Arcturus is also emerging at the forefront of epigenetic research for another development. “We are currently a world leader in allelic selectivity,” says Payne. Unlike most current approaches in the small interfering RNA space, which involve knocking down the alleles from both parents, Arcturus has the ability to selectively reduce the expression of the diseased allele, while retaining the expression of the healthy allele. “We have the ability to achieve greater than 100-fold allelic selectivity,” insists Payne. “This is one of the ways we differentiate ourselves from others in the RNA community.”

These technologies allow the modulation of different types of RNA molecules or of multiple types of RNA species concomitantly. Delivering the technology, however, promises further challenges. “The technologies that we currently have can be delivered intravenously, subcutaneously, intramuscularly, and intrathecally, but what we have not seen a lot of is oral delivery,” admits Payne.

Delivering molecules into the central nervous system is currently performed by intrathecal injections. “It would be useful,” notes Payne, “to have an intravenous formulation that is engineered to cross the blood-brain barrier.”


Small Molecule Inhibitors

“We are dedicated to small molecule research mainly in oncology, and we focus on epigenetics,” says Patrick Trojer, Ph.D., senior director and head of biology at Constellation Pharmaceuticals. Dr. Trojer oversees work on three classes of epigenetic regulators: demetylases, methyl transferases, and chromatin binders, particularly bromodomain-containing proteins, a family of histone acetyl lysine recognition binders.

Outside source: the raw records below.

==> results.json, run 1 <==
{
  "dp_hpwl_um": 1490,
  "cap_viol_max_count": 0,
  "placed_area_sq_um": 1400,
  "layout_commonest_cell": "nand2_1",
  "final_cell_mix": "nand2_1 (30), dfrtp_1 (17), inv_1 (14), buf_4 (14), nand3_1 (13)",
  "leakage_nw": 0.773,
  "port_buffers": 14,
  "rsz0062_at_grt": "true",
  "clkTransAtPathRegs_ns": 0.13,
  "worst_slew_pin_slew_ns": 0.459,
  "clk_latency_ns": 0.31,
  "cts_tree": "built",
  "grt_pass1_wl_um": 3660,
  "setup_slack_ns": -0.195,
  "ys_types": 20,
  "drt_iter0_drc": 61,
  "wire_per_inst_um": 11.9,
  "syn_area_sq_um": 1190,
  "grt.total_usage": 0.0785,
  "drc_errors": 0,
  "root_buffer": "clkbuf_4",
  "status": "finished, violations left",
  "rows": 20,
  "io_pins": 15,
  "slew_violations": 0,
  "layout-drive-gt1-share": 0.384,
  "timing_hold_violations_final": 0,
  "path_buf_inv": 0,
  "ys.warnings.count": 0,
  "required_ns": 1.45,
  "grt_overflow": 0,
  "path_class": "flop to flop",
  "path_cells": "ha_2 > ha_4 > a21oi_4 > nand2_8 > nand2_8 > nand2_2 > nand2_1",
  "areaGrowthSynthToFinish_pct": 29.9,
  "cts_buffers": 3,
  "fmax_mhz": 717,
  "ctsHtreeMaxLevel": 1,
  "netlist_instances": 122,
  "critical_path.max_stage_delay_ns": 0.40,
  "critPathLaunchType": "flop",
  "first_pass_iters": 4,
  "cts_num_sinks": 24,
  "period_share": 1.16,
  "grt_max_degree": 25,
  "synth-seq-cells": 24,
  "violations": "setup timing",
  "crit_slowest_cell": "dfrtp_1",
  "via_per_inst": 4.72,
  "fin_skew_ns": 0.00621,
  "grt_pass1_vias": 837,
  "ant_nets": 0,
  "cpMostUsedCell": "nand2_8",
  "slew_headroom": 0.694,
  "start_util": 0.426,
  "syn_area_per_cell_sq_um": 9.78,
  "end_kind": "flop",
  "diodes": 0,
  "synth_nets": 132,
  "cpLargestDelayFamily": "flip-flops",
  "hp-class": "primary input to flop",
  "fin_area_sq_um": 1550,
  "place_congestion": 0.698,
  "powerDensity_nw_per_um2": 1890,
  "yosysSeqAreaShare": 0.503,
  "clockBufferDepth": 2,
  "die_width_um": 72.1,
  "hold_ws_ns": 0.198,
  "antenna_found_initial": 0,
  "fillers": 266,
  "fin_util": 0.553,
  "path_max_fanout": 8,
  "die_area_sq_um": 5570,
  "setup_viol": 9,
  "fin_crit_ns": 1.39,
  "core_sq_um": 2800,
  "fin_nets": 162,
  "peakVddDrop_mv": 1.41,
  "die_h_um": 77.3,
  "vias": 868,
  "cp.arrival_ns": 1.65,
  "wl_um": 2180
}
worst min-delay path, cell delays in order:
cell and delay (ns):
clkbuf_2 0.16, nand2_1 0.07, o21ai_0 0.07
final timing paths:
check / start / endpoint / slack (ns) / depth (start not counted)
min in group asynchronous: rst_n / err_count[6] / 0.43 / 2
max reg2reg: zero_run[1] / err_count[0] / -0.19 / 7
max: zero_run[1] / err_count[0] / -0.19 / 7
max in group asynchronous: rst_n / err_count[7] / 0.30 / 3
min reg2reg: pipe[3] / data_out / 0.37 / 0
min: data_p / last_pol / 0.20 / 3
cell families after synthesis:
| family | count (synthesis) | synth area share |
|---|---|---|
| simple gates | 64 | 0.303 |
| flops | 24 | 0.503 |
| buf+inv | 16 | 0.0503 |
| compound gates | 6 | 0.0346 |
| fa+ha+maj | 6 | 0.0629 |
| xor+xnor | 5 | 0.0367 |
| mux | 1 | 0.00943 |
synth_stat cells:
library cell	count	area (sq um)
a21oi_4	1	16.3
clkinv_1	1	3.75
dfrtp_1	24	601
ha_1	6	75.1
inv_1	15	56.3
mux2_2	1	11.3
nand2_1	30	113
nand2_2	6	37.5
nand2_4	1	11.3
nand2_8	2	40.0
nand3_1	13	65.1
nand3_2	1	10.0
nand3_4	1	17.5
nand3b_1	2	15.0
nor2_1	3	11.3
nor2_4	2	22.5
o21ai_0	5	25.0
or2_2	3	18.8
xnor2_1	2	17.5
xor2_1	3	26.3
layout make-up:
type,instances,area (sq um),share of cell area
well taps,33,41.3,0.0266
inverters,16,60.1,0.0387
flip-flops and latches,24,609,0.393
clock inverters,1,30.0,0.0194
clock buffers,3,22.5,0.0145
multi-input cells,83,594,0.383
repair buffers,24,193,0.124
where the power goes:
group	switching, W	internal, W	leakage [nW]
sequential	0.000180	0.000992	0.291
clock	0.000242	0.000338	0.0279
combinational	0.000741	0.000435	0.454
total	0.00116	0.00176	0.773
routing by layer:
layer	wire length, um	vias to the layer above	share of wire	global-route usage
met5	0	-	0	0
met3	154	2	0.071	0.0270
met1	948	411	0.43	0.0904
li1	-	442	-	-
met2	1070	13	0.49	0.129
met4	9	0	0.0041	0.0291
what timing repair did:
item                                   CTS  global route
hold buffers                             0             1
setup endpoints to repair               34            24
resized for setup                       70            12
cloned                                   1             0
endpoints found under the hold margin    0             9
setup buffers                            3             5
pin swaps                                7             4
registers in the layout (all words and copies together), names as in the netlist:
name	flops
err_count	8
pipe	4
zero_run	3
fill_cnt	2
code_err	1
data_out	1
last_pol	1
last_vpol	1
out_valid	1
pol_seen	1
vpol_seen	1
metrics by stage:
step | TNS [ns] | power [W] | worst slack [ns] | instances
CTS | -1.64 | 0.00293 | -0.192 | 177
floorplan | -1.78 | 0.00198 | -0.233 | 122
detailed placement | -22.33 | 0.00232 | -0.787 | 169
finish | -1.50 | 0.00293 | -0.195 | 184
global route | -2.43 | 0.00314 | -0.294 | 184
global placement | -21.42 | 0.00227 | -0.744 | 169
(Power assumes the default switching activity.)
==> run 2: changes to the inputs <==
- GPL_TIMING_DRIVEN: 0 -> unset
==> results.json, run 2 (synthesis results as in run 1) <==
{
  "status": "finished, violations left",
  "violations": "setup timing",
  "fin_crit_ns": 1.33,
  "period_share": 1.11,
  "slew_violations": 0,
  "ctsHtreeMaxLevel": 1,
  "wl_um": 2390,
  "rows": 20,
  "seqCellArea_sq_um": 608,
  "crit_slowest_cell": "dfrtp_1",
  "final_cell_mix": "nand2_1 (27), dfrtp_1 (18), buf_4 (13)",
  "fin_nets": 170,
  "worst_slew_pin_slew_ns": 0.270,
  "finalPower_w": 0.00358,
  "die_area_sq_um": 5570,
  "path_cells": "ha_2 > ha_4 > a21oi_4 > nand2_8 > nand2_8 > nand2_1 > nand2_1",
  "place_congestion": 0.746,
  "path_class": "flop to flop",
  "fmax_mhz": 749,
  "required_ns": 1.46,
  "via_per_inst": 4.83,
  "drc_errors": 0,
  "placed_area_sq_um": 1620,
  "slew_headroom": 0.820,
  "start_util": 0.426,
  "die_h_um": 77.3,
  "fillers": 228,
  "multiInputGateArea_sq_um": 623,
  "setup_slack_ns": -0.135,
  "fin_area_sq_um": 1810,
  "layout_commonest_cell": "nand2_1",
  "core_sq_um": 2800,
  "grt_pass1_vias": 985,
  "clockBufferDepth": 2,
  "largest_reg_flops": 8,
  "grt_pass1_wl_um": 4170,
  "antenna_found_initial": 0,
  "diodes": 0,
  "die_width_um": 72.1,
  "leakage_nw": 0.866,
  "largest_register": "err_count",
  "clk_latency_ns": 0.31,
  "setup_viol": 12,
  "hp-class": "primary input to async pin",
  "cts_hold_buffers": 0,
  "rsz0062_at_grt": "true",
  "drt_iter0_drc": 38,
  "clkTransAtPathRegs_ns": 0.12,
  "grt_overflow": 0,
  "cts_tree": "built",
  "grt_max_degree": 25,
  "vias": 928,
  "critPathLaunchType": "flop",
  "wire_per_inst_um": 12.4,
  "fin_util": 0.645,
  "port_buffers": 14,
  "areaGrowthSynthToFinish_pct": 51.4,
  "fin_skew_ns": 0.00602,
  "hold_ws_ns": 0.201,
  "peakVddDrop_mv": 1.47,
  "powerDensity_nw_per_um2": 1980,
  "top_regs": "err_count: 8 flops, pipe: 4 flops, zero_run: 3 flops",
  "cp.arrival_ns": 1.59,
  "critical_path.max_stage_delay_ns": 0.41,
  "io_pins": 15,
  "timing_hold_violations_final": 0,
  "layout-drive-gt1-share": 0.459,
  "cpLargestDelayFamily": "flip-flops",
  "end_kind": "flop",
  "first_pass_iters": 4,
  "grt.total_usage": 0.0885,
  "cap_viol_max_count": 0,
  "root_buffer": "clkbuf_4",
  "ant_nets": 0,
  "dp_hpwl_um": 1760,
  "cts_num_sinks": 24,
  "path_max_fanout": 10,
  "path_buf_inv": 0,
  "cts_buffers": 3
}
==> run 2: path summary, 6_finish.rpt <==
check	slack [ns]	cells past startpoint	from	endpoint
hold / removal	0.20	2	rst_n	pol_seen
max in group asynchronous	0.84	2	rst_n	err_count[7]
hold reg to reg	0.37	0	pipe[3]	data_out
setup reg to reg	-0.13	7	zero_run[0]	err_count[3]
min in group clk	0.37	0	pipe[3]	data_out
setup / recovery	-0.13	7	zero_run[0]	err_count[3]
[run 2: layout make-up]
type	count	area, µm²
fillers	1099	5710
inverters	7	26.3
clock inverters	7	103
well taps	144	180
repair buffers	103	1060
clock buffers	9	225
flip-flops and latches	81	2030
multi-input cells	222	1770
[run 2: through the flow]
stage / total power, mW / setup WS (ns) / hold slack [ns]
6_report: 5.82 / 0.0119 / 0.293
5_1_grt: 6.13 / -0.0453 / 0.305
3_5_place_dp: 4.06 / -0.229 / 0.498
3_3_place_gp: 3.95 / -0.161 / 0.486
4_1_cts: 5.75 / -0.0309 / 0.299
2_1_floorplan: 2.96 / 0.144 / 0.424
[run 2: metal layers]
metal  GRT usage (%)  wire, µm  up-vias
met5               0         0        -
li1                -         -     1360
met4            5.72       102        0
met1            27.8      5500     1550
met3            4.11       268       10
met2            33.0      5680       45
`config.mk`:
```
export PLATFORM = sky130hd
export DESIGN_NAME = burst_tx_sequencer_flat
export DESIGN_NICKNAME = d
export VERILOG_FILES = /design/src/rtl/burst_tx_sequencer_if.sv /design/src/rtl/burst_tx_sequencer.sv /design/src/flat_wrapper.sv
export SDC_FILE = /design/constraint.sdc
export NUM_CORES = 1
export LEC_CHECK = 0
export CORE_UTILIZATION = 40
export CTS_BUF_LIST = sky130_fd_sc_hd__clkbuf_16
export CTS_CLUSTER_SIZE = 8
export DETAILED_ROUTE_END_ITERATION = 10
export MAX_ROUTING_LAYER = met4
export PLACE_DENSITY = 0.73
export RECOVER_POWER = 25
export SETUP_SLACK_MARGIN = 0.3
export SYNTH_ARGS = -nofsm -noshare
export SYNTH_HDL_FRONTEND = slang
export SYNTH_SLANG_ARGS = --single-unit
export TNS_END_PERCENT = 20
```
`constraint.sdc`:
```
create_clock -name clk -period 2.2 [get_ports clk]
set_input_delay 0.44 -clock clk [delete_from_list [all_inputs] [get_ports clk]]
set_output_delay 0.44 -clock clk [all_outputs]
set_load 0.02 [all_outputs]
```
`src/rtl/burst_tx_sequencer_if.sv`:
```
// Byte transmit handshake between the burst sequencer and a downstream transmitter.
interface burst_tx_sequencer_if;
    logic       tx_valid;
    logic       tx_ready;
    logic [7:0] tx_data;

    modport master (
        output tx_valid,
        output tx_data,
        input  tx_ready
    );

    modport slave (
        input  tx_valid,
        input  tx_data,
        output tx_ready
    );
endinterface

```
`src/rtl/burst_tx_sequencer.sv`:
```
// Burst transmit sequencer: sends cfg_bytes counting-up bytes over a valid/ready
// handshake with a programmable inter-byte gap, and drives 7-seg display fields.
module burst_tx_sequencer #(
    parameter int unsigned TICK_DIV = 100000
) (
    input  logic                        clk,
    input  logic                        reset,
    input  logic                        start,
    input  logic                        abort,
    input  logic [7:0]                  cfg_bytes,
    input  logic [7:0]                  cfg_speed,
    input  logic [7:0]                  cfg_first,
    burst_tx_sequencer_if.master        tx,
    output logic                        busy,
    output logic                        done,
    output logic [7:0]                  disp_num,
    output logic [7:0]                  disp_speed,
    output logic [7:0]                  disp_bytes,
    output logic [7:0]                  disp_count
);

    // Keep the prescaler at least one bit wide so TICK_DIV = 1 still elaborates.
    localparam int unsigned PscW = (TICK_DIV > 1) ? $clog2(TICK_DIV) : 1;
    localparam logic [PscW-1:0] PscMax = PscW'(TICK_DIV - 1);

    typedef enum logic [1:0] {
        StIdle,
        StSend,
        StGap,
        StDone
    } state_e;

    state_e          state_q, state_d;
    logic [7:0]      bytes_q, bytes_d;
    logic [7:0]      speed_q, speed_d;
    logic [7:0]      data_q, data_d;
    logic            tx_valid_q, tx_valid_d;
    logic            busy_q, busy_d;
    logic            done_q, done_d;
    logic [7:0]      disp_num_q, disp_num_d;
    logic [7:0]      disp_speed_q, disp_speed_d;
    logic [7:0]      disp_bytes_q, disp_bytes_d;
    logic [7:0]      disp_count_q, disp_count_d;
    logic [PscW-1:0] psc_q, psc_d;
    logic [7:0]      gap_q, gap_d;

    logic            xfer;
    logic [7:0]      count_inc;

    assign xfer      = tx_valid_q & tx.tx_ready;
    assign count_inc = disp_count_q + 8'd1;

    // State register and all registered outputs.
    always_ff @(posedge clk or negedge reset) begin
        if (!reset) begin
            state_q      <= StIdle;
            bytes_q      <= '0;
            speed_q      <= '0;
            data_q       <= '0;
            tx_valid_q   <= 1'b0;
            busy_q       <= 1'b0;
            done_q       <= 1'b0;
            disp_num_q   <= '0;
            disp_speed_q <= '0;
            disp_bytes_q <= '0;
            disp_count_q <= '0;
            psc_q        <= '0;
            gap_q        <= '0;
        end else begin
            state_q      <= state_d;
            bytes_q      <= bytes_d;
            speed_q      <= speed_d;
            data_q       <= data_d;
            tx_valid_q   <= tx_valid_d;
            busy_q       <= busy_d;
            done_q       <= done_d;
            disp_num_q   <= disp_num_d;
            disp_speed_q <= disp_speed_d;
            disp_bytes_q <= disp_bytes_d;
            disp_count_q <= disp_count_d;
            psc_q        <= psc_d;
            gap_q        <= gap_d;
        end
    end

    // Next-state logic; outputs are derived from the next state so they stay registered.
    always_comb begin
        state_d      = state_q;
        bytes_d      = bytes_q;
        speed_d      = speed_q;
        data_d       = data_q;
        disp_num_d   = disp_num_q;
        disp_speed_d = disp_speed_q;
        disp_bytes_d = disp_bytes_q;
        disp_count_d = disp_count_q;
        psc_d        = psc_q;
        gap_d        = gap_q;

        unique case (state_q)
            StIdle: begin
                disp_speed_d = cfg_speed;
                disp_bytes_d = cfg_bytes;
                if (start && !abort) begin
                    bytes_d      = cfg_bytes;
                    speed_d      = cfg_speed;
                    data_d       = cfg_first;
                    disp_count_d = 8'd0;
                    state_d      = (cfg_bytes == 8'd0) ? StDone : StSend;
                end
            end

            StSend: begin
                if (xfer) begin
                    // A transfer on the abort edge still counts.
                    disp_num_d   = data_q;
                    disp_count_d = count_inc;
                    data_d       = data_q + 8'd1;
                    if (abort) begin
                        state_d = StIdle;
                    end else if (count_inc == bytes_q) begin
                        state_d = StDone;
                    end else if (speed_q != 8'd0) begin
                        state_d = StGap;
                        psc_d   = '0;
                        gap_d   = 8'd0;
                    end
                end else if (abort) begin
                    state_d = StIdle;
                end
            end

            StGap: begin
                if (abort) begin
                    state_d = StIdle;
                end else if (gap_q == speed_q) begin
                    state_d = StSend;
                end else if (psc_q == PscMax) begin
                    psc_d = '0;
                    gap_d = gap_q + 8'd1;
                end else begin
                    psc_d = psc_q + 1'b1;
                end
            end

            StDone: begin
                state_d = StIdle;
            end

            default: begin
                state_d = StIdle;
            end
        endcase

        tx_valid_d = (state_d == StSend);
        busy_d     = (state_d != StIdle);
        done_d     = (state_d == StDone);
    end

    assign tx.tx_valid = tx_valid_q;
    assign tx.tx_data  = data_q;
    assign busy        = busy_q;
    assign done        = done_q;
    assign disp_num    = disp_num_q;
    assign disp_speed  = disp_speed_q;
    assign disp_bytes  = disp_bytes_q;
    assign disp_count  = disp_count_q;

endmodule

```
`src/flat_wrapper.sv`:
```
// flat-port wrapper written by rule: the top's interface ports become plain ports
module burst_tx_sequencer_flat 
#(
    parameter int unsigned TICK_DIV = 100000
)
  (clk, reset, start, abort, cfg_bytes, cfg_speed, cfg_first, busy, done, disp_num, disp_speed, disp_bytes, disp_count, tx_tx_valid, tx_tx_data, tx_tx_ready);
  burst_tx_sequencer_if tx_i ();
  input  logic clk;
  input  logic reset;
  input  logic start;
  input  logic abort;
  input  logic [7:0] cfg_bytes;
  input  logic [7:0] cfg_speed;
  input  logic [7:0] cfg_first;
  output logic busy;
  output logic done;
  output logic [7:0] disp_num;
  output logic [7:0] disp_speed;
  output logic [7:0] disp_bytes;
  output logic [7:0] disp_count;
  output wire logic [$bits(tx_i.tx_valid)-1:0] tx_tx_valid;
  output wire logic [$bits(tx_i.tx_data)-1:0] tx_tx_data;
  input wire logic [$bits(tx_i.tx_ready)-1:0] tx_tx_ready;
  assign tx_tx_valid = tx_i.tx_valid;
  assign tx_tx_data = tx_i.tx_data;
  assign tx_i.tx_ready = tx_tx_ready;
  burst_tx_sequencer #(.TICK_DIV(TICK_DIV)) u_core (.clk(clk), .reset(reset), .start(start), .abort(abort), .cfg_bytes(cfg_bytes), .cfg_speed(cfg_speed), .cfg_first(cfg_first), .tx(tx_i), .busy(busy), .done(done), .disp_num(disp_num), .disp_speed(disp_speed), .disp_bytes(disp_bytes), .disp_count(disp_count));
endmodule
```
==> results by stage, run 1 <==
Layout:
- The share of post-route cells with drive strength above 1 is 0.2152.
- The register with the most flip-flops in the layout has 17 of them.
- Leaving out fill and tap cells, the most frequent cell in the layout is dfrtp_1.
- The register bank with the most flops is u_core.psc_q.
- The post-layout instance area is 5834 µm².
- The number of non-filler instances in the completed layout is 689.
- The number of inserted diodes is 0.
- The top cell types in the final layout, fill and taps aside, are dfrtp_1, clkdlybuf4s50_1, nand2_1.
- The layout overhead on the synthesized area is 35.24%.
- The layout net count is 581.

Yosys:
- After technology mapping, the gate count stands at 446.
- The async set-reset flop share out of synthesis is 1.000.
- By area the synthesized netlist is led by dfrtp_1, mux2_2, nand2_1, a31oi_1, xnor2_1.
- Synthesis inferred 86 register bits.
- The number of flops mapped to enable cells by yosys is 0.
- The most instantiated flip-flop cell in the synthesis netlist is dfrtp_1.
- The biggest area contributor in the post-synthesis netlist is dfrtp_1.
- The Yosys step of the flow raised 0 warnings.
- The total standard cell area after synthesis is 4314 µm².
- Of the post-synthesis cell area, the dominant cell type holds 0.4988.
- The post-synthesis area per instance is 9.673 µm².
- The fraction of the yosys area taken by sequential cells is 0.4988.
- The number of nets produced by synthesis is 479.
- The number of distinct library cell variants in the gate-level netlist after synthesis is 49.

Clock network:
- The clock tree from TritonCTS is done.
- In this run the clock root is driven by a clkbuf_16.
- For this design, the CTS-stage hold fixing added 0 buffers.
- The longest clock path from root to sink contains 2 buffers.
- The clock slew seen by the registers of the worst setup and hold paths is 0.07 ns.
- Counting every sink on the clock net gives 86.
- The later pin in the worst-skew pair is clocked with a latency of 0.34 ns.
- TritonCTS created 9 clock buffers.
- The H-tree generated during clock tree synthesis spans 3 levels.

Global routing:
- In the global route stage, met2 resource usage came out at 0.3319.
- The highest-utilization routing layer at the global route stage is met2.
- The maximum number of pins on one net before global-route repair is 42.
- The via count of the first global-routing pass is 3770.
- The met1 layer usage reported by global route is 0.2648.
- The number of antenna violations at the first check in global routing came to 0.
- The first global-routing pass estimated 18.11 mm of wire.
- Summed over all layers, the global routing overflow is 0.
- For met3 alone, demand over resource in global routing was 0.03896.
- The overall global routing resource usage is 0.2089.

Flow run:
- Across the run, the number of max-cap violations was 0.

Place:
- In this run the cell area measured after placement is 5369 µm².
- The global placement routability congestion is 0.8637.
- The wire-length estimate of the detail-placed layout is 7.445 mm.
- The worst slack after detailed placement is 0.009189 ns.
- Port buffering added 71 buffers.
- Including well taps, the total number of placed cells is 658.

Routing:
- In the routed design, unresolved DRC markers number 0.
- The routed via count divided by cell count is 5.643.
- The routed layout has 3888 vias.
- After detailed routing, the average wire length per cell comes to 16.05 µm.
- Before antenna repair, the detailed router went through 5 iterations.
- The detail route stage leaves a number of antenna-violating nets equal to 0.
- After the first detailed-routing iteration, the DRC count stood at 196.
- The routed design has 11.06 mm of wire.

STA:
- The post-layout minimum cycle time is 2.065 ns.
- The normalized max-slew margin is 0.3127.
- Across the routed clock network, the largest skew measured is 0.009248 ns.
- The final sum of negative setup slack is 0 ns.
- In the post-route analysis, the smallest setup slack over all paths is 0.1352 ns.
- The number of max-slew violations in the final report is 0.
- The final number of hold-violating endpoints came to 0.
- Setup violations remaining at the end of the flow were counted as 0.
- In the finished design, the share of the clock period the worst path needs comes to 0.9386.
- For this run, the top clock speed supported by timing is 484.3 MHz.
- Setup repair after global routing could not meet its margin everywhere.
- The actual transition at the worst max-transition pin is 1.031 ns.

Floorplanning:
- The core region is 10370 µm².
- The overall die width is 105.9 µm.
- The top-level port count is 72.
- For this configuration, the core starts out at a cell density of 0.4160.
- The site row count is 37.
- The die is 105.9 µm tall.
- The die covers 11200 µm².

Pwr:
- The power spent charging and discharging nets is 1768 µW.
- The maximum resistive drop on vdd is 0.0004431 V.
- The share of total power dissipated in the clock network is 0.259.
- The share of total power in combinational logic is 0.304.
- The leakage power total is 0.002378 µW.
- The portion of total power attributed to sequential cells is 0.436.
- The net switching share of the total power is 0.3350.
- For this design the ratio of total power to cell area is 904.5 nW/µm².
- The internal power of the cells is 3509 µW.

Worst setup path:
- The required time reported for the critical path endpoint is 2.42 ns.
- The worst endpoint data arrival time is 2.29 ns.
- The critical path class is reg -> reg.
- The startpoint of the worst register-to-register path is u_core.disp_count[1]$_DFFE_PN0P_.
- In this run the critical register-to-register path is captured at u_core.gap_q[1]$_DFFE_PN0P_.
- The startpoint type of the worst setup path is a flip-flop.
- The endpoint kind of the worst setup timing path is a flip-flop.
- The cell depth of the worst flop-to-flop path is 9.
- The largest fanout of any net on the critical path is 8.
- Across all register-to-register paths, the minimum setup slack is 0.14 ns.

Hold path:
- The kind of path behind the tightest hold check is in -> async.

Run status:
- The run finished with clean final reports.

“As part of these efforts, we are trying to understand how small molecule inhibitors in the epigenetic space translate into transcriptional changes and efficacy in in vitro and in vivo cancer models,” elaborates Dr. Trojer. The first BET inhibitor is currently in a Phase I clinical study, and several EZH2 inhibitors are in preclinical studies.

Recently, Dr. Trojer’s team and collaborators from Promega reported the identification of highly potent and selective EZH2 inhibitors that were able, at pharmacologically relevant doses, to selectively affect the turnover of trimethylated, but not monomethylated, H3K27 residues. The efficacy of these small molecule inhibitors was not limited to lymphomas containing mutant EZH2, but also extended to non-Hodgkin lymphoma models harboring the wild-type protein.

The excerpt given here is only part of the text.